» Supplied records:

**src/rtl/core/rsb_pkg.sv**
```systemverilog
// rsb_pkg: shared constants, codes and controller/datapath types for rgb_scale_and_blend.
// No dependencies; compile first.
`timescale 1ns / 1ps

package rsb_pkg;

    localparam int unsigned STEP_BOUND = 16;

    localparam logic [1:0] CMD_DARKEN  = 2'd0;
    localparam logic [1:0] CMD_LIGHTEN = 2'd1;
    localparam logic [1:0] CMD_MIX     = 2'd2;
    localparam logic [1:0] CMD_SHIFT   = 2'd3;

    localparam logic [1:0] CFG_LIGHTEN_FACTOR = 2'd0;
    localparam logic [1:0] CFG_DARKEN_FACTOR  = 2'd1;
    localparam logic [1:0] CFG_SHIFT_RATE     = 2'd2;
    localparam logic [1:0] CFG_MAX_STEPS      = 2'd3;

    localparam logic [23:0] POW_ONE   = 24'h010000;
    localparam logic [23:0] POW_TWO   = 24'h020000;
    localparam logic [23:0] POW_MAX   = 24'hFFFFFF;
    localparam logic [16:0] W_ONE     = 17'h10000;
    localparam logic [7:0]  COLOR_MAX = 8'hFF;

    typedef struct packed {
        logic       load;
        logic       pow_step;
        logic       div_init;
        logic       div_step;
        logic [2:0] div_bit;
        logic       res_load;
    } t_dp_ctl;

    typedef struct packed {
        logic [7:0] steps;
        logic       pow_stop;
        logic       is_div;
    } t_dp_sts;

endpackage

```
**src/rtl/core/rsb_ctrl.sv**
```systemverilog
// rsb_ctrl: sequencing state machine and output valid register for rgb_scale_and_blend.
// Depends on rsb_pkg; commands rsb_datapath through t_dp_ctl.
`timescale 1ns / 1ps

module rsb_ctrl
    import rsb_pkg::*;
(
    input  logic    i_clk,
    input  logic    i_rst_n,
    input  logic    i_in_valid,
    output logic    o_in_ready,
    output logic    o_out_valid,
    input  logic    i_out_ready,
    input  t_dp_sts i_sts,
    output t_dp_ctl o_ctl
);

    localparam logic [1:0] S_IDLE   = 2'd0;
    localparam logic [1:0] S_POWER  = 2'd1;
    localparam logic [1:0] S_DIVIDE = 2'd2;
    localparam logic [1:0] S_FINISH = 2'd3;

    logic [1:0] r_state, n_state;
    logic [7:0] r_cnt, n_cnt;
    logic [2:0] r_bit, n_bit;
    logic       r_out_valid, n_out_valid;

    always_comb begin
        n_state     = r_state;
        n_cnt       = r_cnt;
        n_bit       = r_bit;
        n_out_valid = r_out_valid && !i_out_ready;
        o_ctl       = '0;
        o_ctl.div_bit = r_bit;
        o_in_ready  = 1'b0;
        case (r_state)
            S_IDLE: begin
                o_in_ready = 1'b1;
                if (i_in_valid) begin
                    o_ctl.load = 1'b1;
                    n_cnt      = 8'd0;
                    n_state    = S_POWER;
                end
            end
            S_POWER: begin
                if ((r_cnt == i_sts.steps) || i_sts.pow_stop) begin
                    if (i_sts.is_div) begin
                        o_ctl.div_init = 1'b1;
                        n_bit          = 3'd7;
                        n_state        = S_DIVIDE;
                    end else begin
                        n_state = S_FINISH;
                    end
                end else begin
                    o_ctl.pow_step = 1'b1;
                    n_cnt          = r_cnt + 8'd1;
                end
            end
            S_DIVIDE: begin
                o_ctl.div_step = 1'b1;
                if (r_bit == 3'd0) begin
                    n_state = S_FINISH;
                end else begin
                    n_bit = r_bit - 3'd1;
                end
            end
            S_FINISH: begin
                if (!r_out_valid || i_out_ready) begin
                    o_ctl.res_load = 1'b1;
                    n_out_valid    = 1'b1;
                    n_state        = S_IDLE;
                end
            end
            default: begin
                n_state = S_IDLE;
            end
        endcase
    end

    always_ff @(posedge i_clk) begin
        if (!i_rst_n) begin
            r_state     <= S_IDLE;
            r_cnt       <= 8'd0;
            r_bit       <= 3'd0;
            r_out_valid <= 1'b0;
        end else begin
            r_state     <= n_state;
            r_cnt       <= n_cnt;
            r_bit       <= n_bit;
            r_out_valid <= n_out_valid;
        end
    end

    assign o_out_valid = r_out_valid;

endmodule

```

* * *

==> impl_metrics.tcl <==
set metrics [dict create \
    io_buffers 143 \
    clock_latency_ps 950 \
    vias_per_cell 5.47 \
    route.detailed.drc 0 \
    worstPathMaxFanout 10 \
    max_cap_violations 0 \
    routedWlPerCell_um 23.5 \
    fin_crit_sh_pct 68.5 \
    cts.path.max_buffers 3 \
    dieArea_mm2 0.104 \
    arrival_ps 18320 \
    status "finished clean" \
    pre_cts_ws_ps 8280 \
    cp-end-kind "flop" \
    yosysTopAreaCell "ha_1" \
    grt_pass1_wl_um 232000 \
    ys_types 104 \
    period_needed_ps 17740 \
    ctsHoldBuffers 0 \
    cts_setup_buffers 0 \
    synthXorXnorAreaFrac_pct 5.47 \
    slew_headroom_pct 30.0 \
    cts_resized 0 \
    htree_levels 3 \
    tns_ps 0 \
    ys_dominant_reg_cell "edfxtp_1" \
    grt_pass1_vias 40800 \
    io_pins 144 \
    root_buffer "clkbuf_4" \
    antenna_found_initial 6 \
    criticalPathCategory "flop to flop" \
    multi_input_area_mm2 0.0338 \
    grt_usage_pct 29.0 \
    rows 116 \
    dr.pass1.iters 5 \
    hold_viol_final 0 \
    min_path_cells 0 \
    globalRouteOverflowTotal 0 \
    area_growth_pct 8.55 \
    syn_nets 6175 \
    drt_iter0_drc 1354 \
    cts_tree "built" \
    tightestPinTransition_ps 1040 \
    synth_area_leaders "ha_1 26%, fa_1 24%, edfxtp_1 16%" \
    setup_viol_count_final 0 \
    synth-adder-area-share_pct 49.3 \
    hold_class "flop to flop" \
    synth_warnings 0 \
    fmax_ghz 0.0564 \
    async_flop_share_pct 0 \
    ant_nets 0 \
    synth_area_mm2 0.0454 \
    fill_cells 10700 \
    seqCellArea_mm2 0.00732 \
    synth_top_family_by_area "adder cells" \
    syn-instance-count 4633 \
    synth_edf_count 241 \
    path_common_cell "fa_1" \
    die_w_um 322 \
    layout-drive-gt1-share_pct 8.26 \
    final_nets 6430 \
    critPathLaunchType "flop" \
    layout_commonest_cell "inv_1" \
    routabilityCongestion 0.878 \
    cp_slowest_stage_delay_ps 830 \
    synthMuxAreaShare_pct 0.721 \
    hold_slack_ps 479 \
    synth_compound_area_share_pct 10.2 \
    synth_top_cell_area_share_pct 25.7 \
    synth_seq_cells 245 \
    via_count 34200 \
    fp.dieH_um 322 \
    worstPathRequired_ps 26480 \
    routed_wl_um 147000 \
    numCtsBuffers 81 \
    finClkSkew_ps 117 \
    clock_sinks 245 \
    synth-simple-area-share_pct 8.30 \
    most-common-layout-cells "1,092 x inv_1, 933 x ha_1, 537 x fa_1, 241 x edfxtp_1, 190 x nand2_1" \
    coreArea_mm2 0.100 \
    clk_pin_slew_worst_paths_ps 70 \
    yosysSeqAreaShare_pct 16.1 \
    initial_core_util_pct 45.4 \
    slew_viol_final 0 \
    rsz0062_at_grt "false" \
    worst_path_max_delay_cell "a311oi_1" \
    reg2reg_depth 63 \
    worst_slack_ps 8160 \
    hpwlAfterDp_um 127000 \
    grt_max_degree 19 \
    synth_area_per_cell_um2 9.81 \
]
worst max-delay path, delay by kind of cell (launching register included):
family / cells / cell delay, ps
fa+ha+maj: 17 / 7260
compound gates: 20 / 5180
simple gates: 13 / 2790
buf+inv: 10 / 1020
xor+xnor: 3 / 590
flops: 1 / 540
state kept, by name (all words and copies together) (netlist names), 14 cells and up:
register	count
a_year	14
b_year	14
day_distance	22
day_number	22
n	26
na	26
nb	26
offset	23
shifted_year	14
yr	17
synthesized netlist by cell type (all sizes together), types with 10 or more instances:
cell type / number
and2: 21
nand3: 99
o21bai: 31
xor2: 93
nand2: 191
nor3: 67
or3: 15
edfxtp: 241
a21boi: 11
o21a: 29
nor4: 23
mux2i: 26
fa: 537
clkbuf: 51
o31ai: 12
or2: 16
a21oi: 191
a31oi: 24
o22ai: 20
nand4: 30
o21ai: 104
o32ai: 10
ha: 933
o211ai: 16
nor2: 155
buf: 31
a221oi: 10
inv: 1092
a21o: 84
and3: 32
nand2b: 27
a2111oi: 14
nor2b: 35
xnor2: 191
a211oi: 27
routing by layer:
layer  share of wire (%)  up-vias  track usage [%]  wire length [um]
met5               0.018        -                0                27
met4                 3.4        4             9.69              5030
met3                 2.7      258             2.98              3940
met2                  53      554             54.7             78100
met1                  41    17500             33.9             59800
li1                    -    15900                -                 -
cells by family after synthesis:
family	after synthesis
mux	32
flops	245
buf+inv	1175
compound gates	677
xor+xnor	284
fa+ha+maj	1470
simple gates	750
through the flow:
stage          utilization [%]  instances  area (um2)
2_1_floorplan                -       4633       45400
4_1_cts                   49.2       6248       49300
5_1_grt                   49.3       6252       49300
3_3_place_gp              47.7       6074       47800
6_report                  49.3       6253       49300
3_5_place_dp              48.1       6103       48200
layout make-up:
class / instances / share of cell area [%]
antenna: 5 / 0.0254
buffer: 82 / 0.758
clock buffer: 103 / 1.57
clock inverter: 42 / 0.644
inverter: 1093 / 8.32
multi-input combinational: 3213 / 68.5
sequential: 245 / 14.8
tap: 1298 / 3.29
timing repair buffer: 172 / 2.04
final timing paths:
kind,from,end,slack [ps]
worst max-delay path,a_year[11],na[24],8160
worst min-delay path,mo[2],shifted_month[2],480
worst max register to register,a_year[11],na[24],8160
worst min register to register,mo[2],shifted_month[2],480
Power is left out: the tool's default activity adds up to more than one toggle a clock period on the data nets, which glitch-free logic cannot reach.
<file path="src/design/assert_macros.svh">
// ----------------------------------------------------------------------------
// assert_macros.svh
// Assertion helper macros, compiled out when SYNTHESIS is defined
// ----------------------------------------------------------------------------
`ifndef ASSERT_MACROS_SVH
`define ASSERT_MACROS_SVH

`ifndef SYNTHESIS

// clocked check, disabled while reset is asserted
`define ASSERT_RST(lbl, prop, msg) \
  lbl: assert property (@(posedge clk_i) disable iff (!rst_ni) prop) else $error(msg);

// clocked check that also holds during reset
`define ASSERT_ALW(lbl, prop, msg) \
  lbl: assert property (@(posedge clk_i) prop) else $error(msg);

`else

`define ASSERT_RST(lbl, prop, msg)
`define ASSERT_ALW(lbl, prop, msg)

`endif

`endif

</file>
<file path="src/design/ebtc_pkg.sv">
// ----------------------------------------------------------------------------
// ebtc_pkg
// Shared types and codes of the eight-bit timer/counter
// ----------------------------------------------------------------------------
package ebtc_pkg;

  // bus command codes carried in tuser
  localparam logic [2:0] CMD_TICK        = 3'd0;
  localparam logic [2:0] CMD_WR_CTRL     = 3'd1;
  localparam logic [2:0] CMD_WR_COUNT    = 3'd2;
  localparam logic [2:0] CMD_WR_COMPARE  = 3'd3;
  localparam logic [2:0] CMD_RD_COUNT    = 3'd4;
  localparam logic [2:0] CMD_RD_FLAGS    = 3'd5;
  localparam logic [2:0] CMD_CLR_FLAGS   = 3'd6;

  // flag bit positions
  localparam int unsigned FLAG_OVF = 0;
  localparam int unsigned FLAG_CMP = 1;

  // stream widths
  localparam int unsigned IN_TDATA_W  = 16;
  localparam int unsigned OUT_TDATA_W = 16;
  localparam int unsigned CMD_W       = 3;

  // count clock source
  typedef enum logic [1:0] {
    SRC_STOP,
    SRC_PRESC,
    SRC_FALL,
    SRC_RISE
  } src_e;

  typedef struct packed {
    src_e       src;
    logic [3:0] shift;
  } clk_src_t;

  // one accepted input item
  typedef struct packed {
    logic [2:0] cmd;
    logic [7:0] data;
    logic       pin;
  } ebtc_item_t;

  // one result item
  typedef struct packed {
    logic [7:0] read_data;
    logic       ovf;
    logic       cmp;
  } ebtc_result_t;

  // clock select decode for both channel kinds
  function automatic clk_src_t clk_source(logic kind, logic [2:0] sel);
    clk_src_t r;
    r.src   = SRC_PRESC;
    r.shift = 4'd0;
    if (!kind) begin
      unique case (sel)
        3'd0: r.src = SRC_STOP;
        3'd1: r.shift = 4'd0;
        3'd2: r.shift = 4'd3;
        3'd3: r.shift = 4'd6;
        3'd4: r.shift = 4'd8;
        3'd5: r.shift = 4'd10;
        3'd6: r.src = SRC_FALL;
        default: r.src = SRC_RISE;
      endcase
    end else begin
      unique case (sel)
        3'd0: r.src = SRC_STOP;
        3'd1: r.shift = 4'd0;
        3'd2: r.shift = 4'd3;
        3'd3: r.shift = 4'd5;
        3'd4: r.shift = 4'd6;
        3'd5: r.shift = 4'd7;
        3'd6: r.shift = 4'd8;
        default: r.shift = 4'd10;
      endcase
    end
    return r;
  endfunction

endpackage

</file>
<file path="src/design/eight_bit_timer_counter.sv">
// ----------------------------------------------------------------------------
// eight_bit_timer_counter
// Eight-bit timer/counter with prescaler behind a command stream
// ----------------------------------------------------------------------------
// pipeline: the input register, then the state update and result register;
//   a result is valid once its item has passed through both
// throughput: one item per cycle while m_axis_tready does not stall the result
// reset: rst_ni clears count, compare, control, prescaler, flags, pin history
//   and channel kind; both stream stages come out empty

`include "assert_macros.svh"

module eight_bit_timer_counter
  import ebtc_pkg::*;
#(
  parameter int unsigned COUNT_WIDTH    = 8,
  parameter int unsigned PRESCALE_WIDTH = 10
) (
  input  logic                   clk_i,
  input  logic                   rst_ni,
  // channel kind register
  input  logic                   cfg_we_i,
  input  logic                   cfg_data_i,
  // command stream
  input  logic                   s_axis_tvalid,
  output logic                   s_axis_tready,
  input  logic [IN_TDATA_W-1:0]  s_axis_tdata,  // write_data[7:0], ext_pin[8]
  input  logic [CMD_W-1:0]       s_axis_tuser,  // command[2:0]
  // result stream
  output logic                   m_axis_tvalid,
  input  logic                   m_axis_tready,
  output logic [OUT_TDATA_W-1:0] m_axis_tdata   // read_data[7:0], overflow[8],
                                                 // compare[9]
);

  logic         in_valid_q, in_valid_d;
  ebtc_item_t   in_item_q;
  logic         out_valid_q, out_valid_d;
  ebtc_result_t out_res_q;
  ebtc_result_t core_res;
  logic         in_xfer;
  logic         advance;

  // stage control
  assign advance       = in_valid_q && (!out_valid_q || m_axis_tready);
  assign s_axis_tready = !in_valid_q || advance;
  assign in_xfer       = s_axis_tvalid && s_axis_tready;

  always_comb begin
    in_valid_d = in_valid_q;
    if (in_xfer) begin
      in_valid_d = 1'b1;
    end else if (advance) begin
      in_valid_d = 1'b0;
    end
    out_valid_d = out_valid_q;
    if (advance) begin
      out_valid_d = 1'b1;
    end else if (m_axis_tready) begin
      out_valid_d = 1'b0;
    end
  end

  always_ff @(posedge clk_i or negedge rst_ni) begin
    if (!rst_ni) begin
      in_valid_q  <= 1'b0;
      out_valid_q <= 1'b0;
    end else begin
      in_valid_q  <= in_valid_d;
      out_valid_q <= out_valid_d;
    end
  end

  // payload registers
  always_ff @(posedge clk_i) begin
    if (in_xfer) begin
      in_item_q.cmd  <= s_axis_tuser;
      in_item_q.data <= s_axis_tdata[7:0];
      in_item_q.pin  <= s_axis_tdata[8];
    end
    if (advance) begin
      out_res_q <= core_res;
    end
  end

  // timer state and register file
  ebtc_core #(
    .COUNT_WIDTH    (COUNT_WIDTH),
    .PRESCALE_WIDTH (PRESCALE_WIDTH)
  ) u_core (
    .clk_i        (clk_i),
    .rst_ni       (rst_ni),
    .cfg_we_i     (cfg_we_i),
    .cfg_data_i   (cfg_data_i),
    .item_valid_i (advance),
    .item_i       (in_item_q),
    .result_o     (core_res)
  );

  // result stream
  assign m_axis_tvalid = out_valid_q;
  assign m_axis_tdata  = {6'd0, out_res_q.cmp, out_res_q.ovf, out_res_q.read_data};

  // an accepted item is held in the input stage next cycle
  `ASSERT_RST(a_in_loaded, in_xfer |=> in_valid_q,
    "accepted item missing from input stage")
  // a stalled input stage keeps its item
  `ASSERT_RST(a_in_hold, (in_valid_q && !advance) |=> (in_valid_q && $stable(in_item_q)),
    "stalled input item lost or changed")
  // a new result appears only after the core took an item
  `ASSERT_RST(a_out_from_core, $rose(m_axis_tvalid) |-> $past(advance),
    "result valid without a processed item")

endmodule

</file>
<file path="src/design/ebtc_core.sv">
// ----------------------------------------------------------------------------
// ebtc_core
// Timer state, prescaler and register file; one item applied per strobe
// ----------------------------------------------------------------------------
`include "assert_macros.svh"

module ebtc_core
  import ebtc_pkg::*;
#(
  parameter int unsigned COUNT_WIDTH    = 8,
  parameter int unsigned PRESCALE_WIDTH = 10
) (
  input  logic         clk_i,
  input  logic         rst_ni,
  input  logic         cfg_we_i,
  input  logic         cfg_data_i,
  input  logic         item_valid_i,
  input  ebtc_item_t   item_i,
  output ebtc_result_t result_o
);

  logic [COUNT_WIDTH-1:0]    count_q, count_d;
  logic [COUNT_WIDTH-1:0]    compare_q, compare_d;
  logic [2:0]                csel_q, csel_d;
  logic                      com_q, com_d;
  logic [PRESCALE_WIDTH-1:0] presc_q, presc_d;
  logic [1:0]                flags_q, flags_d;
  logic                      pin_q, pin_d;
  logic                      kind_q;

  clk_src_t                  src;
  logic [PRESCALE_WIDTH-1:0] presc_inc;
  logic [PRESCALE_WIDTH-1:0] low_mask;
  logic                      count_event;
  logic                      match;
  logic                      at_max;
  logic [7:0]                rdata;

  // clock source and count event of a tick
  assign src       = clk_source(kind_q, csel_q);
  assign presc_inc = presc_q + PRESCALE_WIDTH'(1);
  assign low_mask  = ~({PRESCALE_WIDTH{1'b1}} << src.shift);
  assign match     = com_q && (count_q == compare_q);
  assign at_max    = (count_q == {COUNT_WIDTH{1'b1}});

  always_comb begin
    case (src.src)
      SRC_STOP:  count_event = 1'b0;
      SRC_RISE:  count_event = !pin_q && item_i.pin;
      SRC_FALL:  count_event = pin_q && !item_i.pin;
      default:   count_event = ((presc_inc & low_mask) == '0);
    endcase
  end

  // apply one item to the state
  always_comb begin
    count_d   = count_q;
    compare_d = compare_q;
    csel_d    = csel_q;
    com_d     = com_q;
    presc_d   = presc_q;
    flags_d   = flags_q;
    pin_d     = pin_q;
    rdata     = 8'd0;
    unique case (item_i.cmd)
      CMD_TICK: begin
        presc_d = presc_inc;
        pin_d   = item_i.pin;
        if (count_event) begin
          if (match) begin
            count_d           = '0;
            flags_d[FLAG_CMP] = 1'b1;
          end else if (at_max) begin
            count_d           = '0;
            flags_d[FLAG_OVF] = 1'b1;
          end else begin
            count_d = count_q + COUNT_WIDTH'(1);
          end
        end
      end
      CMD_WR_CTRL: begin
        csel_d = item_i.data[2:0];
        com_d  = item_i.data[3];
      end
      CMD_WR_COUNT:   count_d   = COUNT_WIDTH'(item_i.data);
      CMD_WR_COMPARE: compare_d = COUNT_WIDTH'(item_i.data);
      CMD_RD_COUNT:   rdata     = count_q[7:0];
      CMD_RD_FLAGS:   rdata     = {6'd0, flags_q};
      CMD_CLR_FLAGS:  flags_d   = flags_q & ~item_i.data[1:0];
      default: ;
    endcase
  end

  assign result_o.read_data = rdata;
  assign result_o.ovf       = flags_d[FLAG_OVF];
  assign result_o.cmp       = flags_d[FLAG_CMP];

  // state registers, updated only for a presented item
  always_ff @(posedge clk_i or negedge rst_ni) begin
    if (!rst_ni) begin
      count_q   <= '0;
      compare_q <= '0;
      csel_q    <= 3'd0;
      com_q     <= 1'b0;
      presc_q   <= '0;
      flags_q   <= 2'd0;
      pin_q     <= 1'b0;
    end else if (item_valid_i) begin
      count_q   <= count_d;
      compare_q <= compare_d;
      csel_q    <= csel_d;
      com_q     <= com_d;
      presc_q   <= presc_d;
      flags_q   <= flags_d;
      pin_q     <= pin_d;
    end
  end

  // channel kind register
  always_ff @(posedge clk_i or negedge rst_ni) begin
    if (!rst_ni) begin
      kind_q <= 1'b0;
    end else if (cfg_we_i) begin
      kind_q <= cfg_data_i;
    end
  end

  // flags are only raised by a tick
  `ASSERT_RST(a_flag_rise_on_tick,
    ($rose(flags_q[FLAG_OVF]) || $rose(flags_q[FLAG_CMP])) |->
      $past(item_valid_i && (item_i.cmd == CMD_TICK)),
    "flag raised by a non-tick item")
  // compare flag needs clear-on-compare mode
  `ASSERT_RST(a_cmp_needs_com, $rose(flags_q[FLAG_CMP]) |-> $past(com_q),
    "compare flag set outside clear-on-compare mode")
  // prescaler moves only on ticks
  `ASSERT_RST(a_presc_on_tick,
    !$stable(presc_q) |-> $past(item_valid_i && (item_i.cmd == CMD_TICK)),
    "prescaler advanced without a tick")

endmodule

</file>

» Work to be completed: Your answer should consist of the lines from the line with "cells by family" to the line with "worst min register" above, repeated exactly, both ends included.

» Expected answer:
cells by family after synthesis:
family	after synthesis
mux	32
flops	245
buf+inv	1175
compound gates	677
xor+xnor	284
fa+ha+maj	1470
simple gates	750
through the flow:
stage          utilization [%]  instances  area (um2)
2_1_floorplan                -       4633       45400
4_1_cts                   49.2       6248       49300
5_1_grt                   49.3       6252       49300
3_3_place_gp              47.7       6074       47800
6_report                  49.3       6253       49300
3_5_place_dp              48.1       6103       48200
layout make-up:
class / instances / share of cell area [%]
antenna: 5 / 0.0254
buffer: 82 / 0.758
clock buffer: 103 / 1.57
clock inverter: 42 / 0.644
inverter: 1093 / 8.32
multi-input combinational: 3213 / 68.5
sequential: 245 / 14.8
tap: 1298 / 3.29
timing repair buffer: 172 / 2.04
final timing paths:
kind,from,end,slack [ps]
worst max-delay path,a_year[11],na[24],8160
worst min-delay path,mo[2],shifted_month[2],480
worst max register to register,a_year[11],na[24],8160
worst min register to register,mo[2],shifted_month[2],480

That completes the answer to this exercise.